Pharmacological tests of the hypothesis that both calcium-dependent and cAMP/MAP kinase-dependent pathways are involved in the peak of VP gene expression in the SCN. During the peak time of VP gene expression in the SCN in vitro (in the absence of TTX), the following reagents produced inhibition of VP hnRNA expression equivalent to that produced by 2.5 μm TTX (Con). The reagents included a nonspecific calcium channel blocker, 200 μm cadmium ion (Cd), a specific L-type calcium channel blocker, 5 μm nimodipine (NIMO), the CaMK inhibitor, 60 μm KN62, the cell-permeable cAMP inhibitor, 200 μm Rp-Br -cAMPS, the MAPK kinase pathway (MEK) inhibitors, 75 μm PD 980959 and 10 μm U0126; all decreased SCN VP hnRNA levels. Significant changes in VP hnRNA levels were found for all of the treatments shown compared with the untreated control. Data are expressed as means ± SEM percentage of integrated optical density over SCN in control slices (equal to 100%). n = 19, 27, 6, 6, 10, 15, 6, and 5 for the control, TTX, Cd, nimodipine, KN62, Rp-8-Br-cAMPS, PD98059, and U0126 groups, respectively. *p < 0.05 versus control.

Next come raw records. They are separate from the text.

[config.mk]
export PLATFORM = sky130hd
export DESIGN_NAME = bit_serializer_flat
export DESIGN_NICKNAME = d
export VERILOG_FILES = /design/src/rtl/bit_serializer_if.sv /design/src/rtl/bit_serializer.sv /design/src/flat_wrapper.sv
export SDC_FILE = /design/constraint.sdc
export NUM_CORES = 1
export LEC_CHECK = 0
export ABC_AREA = 1
export BUFFER_PORTS_ARGS = -buffer_cell sky130_fd_sc_hd__buf_4
export CORE_UTILIZATION = 40
export CTS_BUF_LIST = sky130_fd_sc_hd__clkbuf_4 sky130_fd_sc_hd__clkbuf_8 sky130_fd_sc_hd__clkbuf_16
export DETAILED_ROUTE_END_ITERATION = 10
export REMOVE_ABC_BUFFERS = 1
export SLEW_MARGIN = 20
export SYNTH_ARGS = -nofsm -noshare
export SYNTH_HDL_FRONTEND = slang
export SYNTH_SLANG_ARGS = --single-unit
[constraint.sdc]
create_clock -name clk -period 1.5 [get_ports clk]
set_clock_uncertainty 0.05 [all_clocks]
set_input_delay 0.075 -clock clk [delete_from_list [all_inputs] [get_ports clk]]
set_output_delay 0.075 -clock clk [all_outputs]
set_load 0.03 [all_outputs]
[src/rtl/bit_serializer_if.sv]
// -----------------------------------------------------------------------------
// bit_serializer_if
// Handshake bundle between an upstream word source, the bit serializer and a
// downstream bit consumer.
//   load_valid / data_in / load_ready : parallel word load handshake
//   ser_ready                         : downstream consumes ser_out this cycle
//   ser_out / ser_valid               : serial bit stream, MSB first
//   ser_first / ser_last              : word boundary markers on ser_out
//   word_count                        : words fully shifted out, modulo 256
// Modports: master = upstream/downstream environment, slave = serializer.
// -----------------------------------------------------------------------------
interface bit_serializer_if #(
    parameter int WIDTH = 8
);
    logic             load_valid;
    logic [WIDTH-1:0] data_in;
    logic             load_ready;
    logic             ser_ready;
    logic             ser_out;
    logic             ser_valid;
    logic             ser_first;
    logic             ser_last;
    logic [7:0]       word_count;

    modport master (
        output load_valid, data_in, ser_ready,
        input  load_ready, ser_out, ser_valid, ser_first, ser_last, word_count
    );

    modport slave (
        input  load_valid, data_in, ser_ready,
        output load_ready, ser_out, ser_valid, ser_first, ser_last, word_count
    );
endinterface

[src/rtl/bit_serializer.sv]
// -----------------------------------------------------------------------------
// bit_serializer
// Accepts a WIDTH-bit parallel word and streams it out MSB first, one bit per
// consumed cycle (ser_valid & ser_ready), flagging the first and last bit.
// Ports:
//   clk  : rising-edge clock
//   rst  : asynchronous active-high reset
//   bus  : bit_serializer_if.slave (load handshake, serial stream, word_count)
// Optional feature (macro BIT_SERIALIZER_AUTOLOAD_EN):
//   while the last bit is being consumed a new word may be loaded in the same
//   cycle, so consecutive words stream without a bubble. Without the macro a
//   word is only accepted in IDLE, leaving one idle cycle between words.
// -----------------------------------------------------------------------------
module bit_serializer #(
    parameter int WIDTH = 8
) (
    input  logic                clk,
    input  logic                rst,
    bit_serializer_if.slave     bus
);
    localparam int IW = (WIDTH > 2) ? $clog2(WIDTH) : 1;
    localparam logic [IW-1:0] LAST_IDX = IW'(WIDTH - 1);

    typedef enum logic {
        IDLE  = 1'b0,
        SHIFT = 1'b1
    } state_t;

    state_t           state_q, state_d;
    logic [WIDTH-1:0] shreg_q, shreg_d;   // held word, current bit always at MSB
    logic [IW-1:0]    idx_q,   idx_d;     // bits already consumed from this word
    logic [7:0]       wcnt_q,  wcnt_d;
    logic             load_ready;
    logic             is_last;

    always_ff @(posedge clk or posedge rst) begin
        if (rst) begin
            state_q <= IDLE;
            shreg_q <= '0;
            idx_q   <= '0;
            wcnt_q  <= '0;
        end else begin
            state_q <= state_d;
            shreg_q <= shreg_d;
            idx_q   <= idx_d;
            wcnt_q  <= wcnt_d;
        end
    end

    assign is_last = (state_q == SHIFT) && (idx_q == LAST_IDX);

    always_comb begin
        state_d    = state_q;
        shreg_d    = shreg_q;
        idx_d      = idx_q;
        wcnt_d     = wcnt_q;
        load_ready = 1'b0;
        unique case (state_q)
            IDLE: begin
                load_ready = 1'b1;
                if (bus.load_valid) begin
                    shreg_d = bus.data_in;
                    idx_d   = '0;
                    state_d = SHIFT;
                end
            end
            SHIFT: begin
                if (bus.ser_ready) begin
                    if (is_last) begin
                        wcnt_d  = wcnt_q + 8'd1;
                        state_d = IDLE;
`ifdef BIT_SERIALIZER_AUTOLOAD_EN
                        // Reload in the same edge the LSB leaves: no bubble.
                        load_ready = 1'b1;
                        if (bus.load_valid) begin
                            shreg_d = bus.data_in;
                            idx_d   = '0;
                            state_d = SHIFT;
                        end
`endif
                    end else begin
                        shreg_d = {shreg_q[WIDTH-2:0], 1'b0};
                        idx_d   = idx_q + 1'b1;
                    end
                end
            end
            default: state_d = IDLE;
        endcase
    end

    // Outputs are pure decodes of registered state, so reset clears them
    // immediately without waiting for a clock edge.
    assign bus.load_ready = load_ready;
    assign bus.ser_valid  = (state_q == SHIFT);
    assign bus.ser_out    = (state_q == SHIFT) & shreg_q[WIDTH-1];
    assign bus.ser_first  = (state_q == SHIFT) & (idx_q == '0);
    assign bus.ser_last   = is_last;
    assign bus.word_count = wcnt_q;

endmodule

[src/flat_wrapper.sv]
// flat-port wrapper written by rule: the top's interface ports become plain ports
module bit_serializer_flat 
#(
    parameter int WIDTH = 8
)
  (clk, rst, bus_load_valid, bus_data_in, bus_ser_ready, bus_load_ready, bus_ser_out, bus_ser_valid, bus_ser_first, bus_ser_last, bus_word_count);
  bit_serializer_if #(.WIDTH(WIDTH)) bus_i ();
  input  logic clk;
  input  logic rst;
  input wire logic [$bits(bus_i.load_valid)-1:0] bus_load_valid;
  input wire logic [$bits(bus_i.data_in)-1:0] bus_data_in;
  input wire logic [$bits(bus_i.ser_ready)-1:0] bus_ser_ready;
  output wire logic [$bits(bus_i.load_ready)-1:0] bus_load_ready;
  output wire logic [$bits(bus_i.ser_out)-1:0] bus_ser_out;
  output wire logic [$bits(bus_i.ser_valid)-1:0] bus_ser_valid;
  output wire logic [$bits(bus_i.ser_first)-1:0] bus_ser_first;
  output wire logic [$bits(bus_i.ser_last)-1:0] bus_ser_last;
  output wire logic [$bits(bus_i.word_count)-1:0] bus_word_count;
  assign bus_i.load_valid = bus_load_valid;
  assign bus_i.data_in = bus_data_in;
  assign bus_i.ser_ready = bus_ser_ready;
  assign bus_load_ready = bus_i.load_ready;
  assign bus_ser_out = bus_i.ser_out;
  assign bus_ser_valid = bus_i.ser_valid;
  assign bus_ser_first = bus_i.ser_first;
  assign bus_ser_last = bus_i.ser_last;
  assign bus_word_count = bus_i.word_count;
  bit_serializer #(.WIDTH(WIDTH)) u_core (.clk(clk), .rst(rst), .bus(bus_i));
endmodule
==> flow_summary.ini <==
[final_layout]
fillerInstances = 204
area_delta_synth_final_pct = 44.1
layout.nets = 184
layout.cells.non_filler = 197
n_antenna_cell = 0
drive_above_1_share = 0.323
multi_input_area_sq_um = 494
seq_area_sq_um = 502

[setup_path]
worst-path-buf-inv = 3
required_ns = 1.37
critical_path_class = reg -> out
startpoint = u_core.idx_q[0]$_DFFE_PP0P_
timing.rr.start = u_core.idx_q[0]$_DFFE_PP0P_
cp-start-kind = flop
cpPeakStageDelay_ns = 0.41
path_delay_family = flip-flops
path_max_fanout = 2
worstPathArrival_ns = 1.31
cp_slowest_cell = dfrtp_1
worstPathCellList = buf_6 > inv_4 > ha_4 > nand2_2 > nor2_2 > buf_6
end_kind = output port
cpMostUsedCell = buf_6

[place]
hpwlAfterDp_mm = 1.58
dp_slack_ns = -0.00471
dp.cells = 185
numPortBuffers = 24
gp_congestion = 0.737

[power]
p_per_area_nw_per_um2 = 1510
pwr-share-clk = 0.142
power_switching_uw = 884
power_frac_comb = 0.483
irDropWorstVdd_mv = 1.01
leakage_nw = 0.765
p_int_mw = 1.36
seqPwrFrac = 0.375
total_power_mw = 2.25
netSwitchingFraction = 0.393

[detailed_routing]
drcViolationCount = 0
first_iter_violations = 7
num_vias = 953
firstDrtPassIters = 4
wl_per_cell_um = 11.1
antenna_left = 0
vias_per_cell = 4.84
routed_wl_mm = 2.19

[grt]
antenna_found_initial = 0
grt_remaining_overflow = 0
grt_use_total = 0.178
first_global_vias = 858
grt_first_pass_wirelength_mm = 3.57
grt_max_degree = 21

[synthesis]
synthXorXnorAreaFrac = 0.0340
yosys_most_used_dff = dfrtp_1
synth-edff-count = 0
synth_fa_ha_area_frac = 0.0485
synth_compound_area_frac = 0.0825
yosysTopAreaCellShare = 0.485
avgSynthCellArea_sq_um = 8.18
synthTopCellsByArea = dfrtp_1 49%, nand2_1 11%, nand3_1 7.3%
yosys.area.top_type = dfrtp_1
yosysSeqAreaShare = 0.485
synth_top_family_by_area = simple AND/OR/NAND/NOR gates
ys_ff_latch = 20
async_flop_share = 1.00
synth_area_sq_um = 1030
syn_inst = 126
ys_types = 21
synth.area.mux_share = 0
synth_warnings = 0
yosys.area_share.simple = 0.266
ys_top_cells_by_count = 31 x nand2_1, 20 x dfrtp_1, 18 x inv_1, 15 x nand3_1, 9 x nor2_1
yosysMostFrequentCell = nand2_1

[die]
die_w_um = 52.8
die-area_sq_um = 2780
io_pins = 25
start_util = 0.420
rows = 18
core-area_sq_um = 2450
die_h_um = 52.8

[cts]
clkTransAtPathRegs_ns = 0.12
cts_root_buf = clkbuf_4
cts_tree = built
insertion_delay_ns = 0.30
clock_path_buffers = 2
htreeDepth = 1
cts_made_buffers = 3
clock-sinks = 20

[timing]
period_share = 0.959
hold_viol_final = 0
tightest_slew_ns = 0.257
slew_viol_final = 0
max_freq_mhz = 695
setup_ws_ns = 0.0616
fin_crit_ns = 1.44
slew_headroom = 0.828
rsz0062_at_grt = true
finalSetupViolations = 0

[hold_path]
min_path_type = in -> reg
holdCritStartpoint = bus_data_in[6]

[flow_run]
cap_viol_max_count = 0

[run_status]
outcome = finished, final reports clean
==> cells by family (layout without fill, tap and decap cells) <==
group | count (synthesis) | count (layout)
AND/OR/NAND/NOR | 62 | 62
buffers and inverters | 22 | 63
flip-flops | 20 | 20
AO/OA/AOI/OAI | 14 | 14
adder cells (fa/ha/maj) | 4 | 4
XOR/XNOR | 4 | 4
==> layout make-up <==
type / instances / area share
Tap cell: 30 / 0.0253
Sequential cell: 20 / 0.338
Inverter: 19 / 0.0497
Timing Repair Buffer: 40 / 0.230
Clock buffer: 4 / 0.0244
Multi-Input combinational cell: 84 / 0.333
==> power by group through the flow <==
stage                     Clock (mW)  Combinational [mW]  Sequential (mW)
after floorplan                    0               0.504            0.901
after global placement             0               0.906            0.833
after detailed placement           0               0.927            0.839
after CTS                      0.332               0.953            0.829
after global routing           0.357                1.20            0.871
final                          0.319                1.09            0.843
==> registers in the layout (all words and copies together) (netlist names) <==
name / cells
u_core.shreg_q: 8
u_core.bus.word_count: 8
u_core.bus.ser_valid: 1
u_core.idx_q: 3
==> stage by stage <==
stage / hold WS [ns] / util / area (sq um) / TNS (ns)
2_1_floorplan: -0.0112 / - / 1020 / -2.43
3_3_place_gp: 0.0727 / 0.532 / 1310 / 0
3_5_place_dp: 0.0765 / 0.532 / 1310 / -0.00471
4_1_cts: 0.0514 / 0.577 / 1420 / 0
5_1_grt: 0.0561 / 0.605 / 1490 / -0.00703
6_report: 0.0610 / 0.605 / 1490 / 0
==> worst paths after layout <==
path / endpoint / slack (ns) / cells after the start
setup / recovery: bus_ser_first / 0.06 / 6
hold / removal: u_core.shreg_q[6]$_DFFE_PP0P_ / 0.06 / 5
setup reg to reg: u_core.shreg_q[1]$_DFFE_PP0P_ / 0.08 / 8
hold reg to reg: u_core.shreg_q[4]$_DFFE_PP0P_ / 0.46 / 2
max in group asynchronous: u_core.bus.ser_valid$_DFF_PP0_ / 0.89 / 4
min in group asynchronous: u_core.bus.word_count[5]$_DFFE_PP0P_ / 0.29 / 4
==> routing by layer <==
metal | vias up | GRT usage | wire length [um]
met5 | - | 0 | 0
met4 | 0 | 0.0658 | 10
met3 | 2 | 0.0348 | 59
met2 | 17 | 0.325 | 1140
met1 | 455 | 0.201 | 979
li1 | 479 | - | -
==> cells in the final DEF (no fill, tap or decap), types with 4 or more instances in the layout <==
| cell | count |
|---|---|
| buf_4 | 29 |
| dfrtp_1 | 19 |
| dlygate4sd3_1 | 7 |
| inv_1 | 15 |
| nand2_1 | 28 |
| nand3_1 | 14 |
| nor2_1 | 7 |
| o211ai_1 | 4 |
| xor2_1 | 4 |
==> what timing repair did <==
action,CTS,global route
pin swaps,0,2
setup endpoints to repair,7,17
buffers inserted,0,1
hold buffers,7,0
gates resized for setup,2,18
hold endpoints to repair,26,0
==> tightest hold or removal path, stage by stage <==
cell,delay (ns)
buf_4,0.08
nand2_1,0.05
nand2_1,0.06
nand2_1,0.04
o21ai_1,0.07
Note: power is estimated with default switching activity, not from simulation.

Statistical differences were calculated by ANOVA, followed by Fisher’s PLSD test.

Figure 11.

Model of regulation of vasopressin gene expression in the SCN. A schematic representation of potential neurotransmitter ligands and receptors in the VP cell membrane, signal transduction mechanisms, and kinase pathways that are linked to VP gene expression in the SCN is shown. The molecular components and mechanisms that are critical and are supported by pharmacological data presented in this paper are underlined. Two distinct signal transduction cascades are involved: (1) membrane depolarization leading to Ca influx through L-type Ca channels activates both CaMK and MAP kinase pathways, and (2) VIP activation of the VPAC2 receptors on VP neurons is coupled to adenylate cyclase (AC) generation of cAMP, which results in the activation of the MAP kinase pathway. Underlined words and filled arrows depict processes supported by data in this paper or in the literature [e.g., for Bmal/Clock (Jin et al., 1999)], and arrows with dotted lines represent speculative processes. The downstream regulatory component is hypothesized to be phosphorylated CREB and/or unknown activators (?) of not yet identified elements. The temporal pattern of VP expression in the SCN is considered as requiring both a circadian oscillatory component (Bmal/Clock) to open the gate (Ebox) and a neural activity component (VIP and/or spikes) to drive the VP expression (possibly via the CRE) of the VP gene. VGCC, Voltage-gated calcium channel; GPCR, G-protein-coupled receptor; ERK, extracellular signal-regulated kinase; RSK, ribosomal S6 kinase; MSK, mitogen- and stress-activated kinase 1; CaRE, calcium response element; GRP, gastin releasing peptide.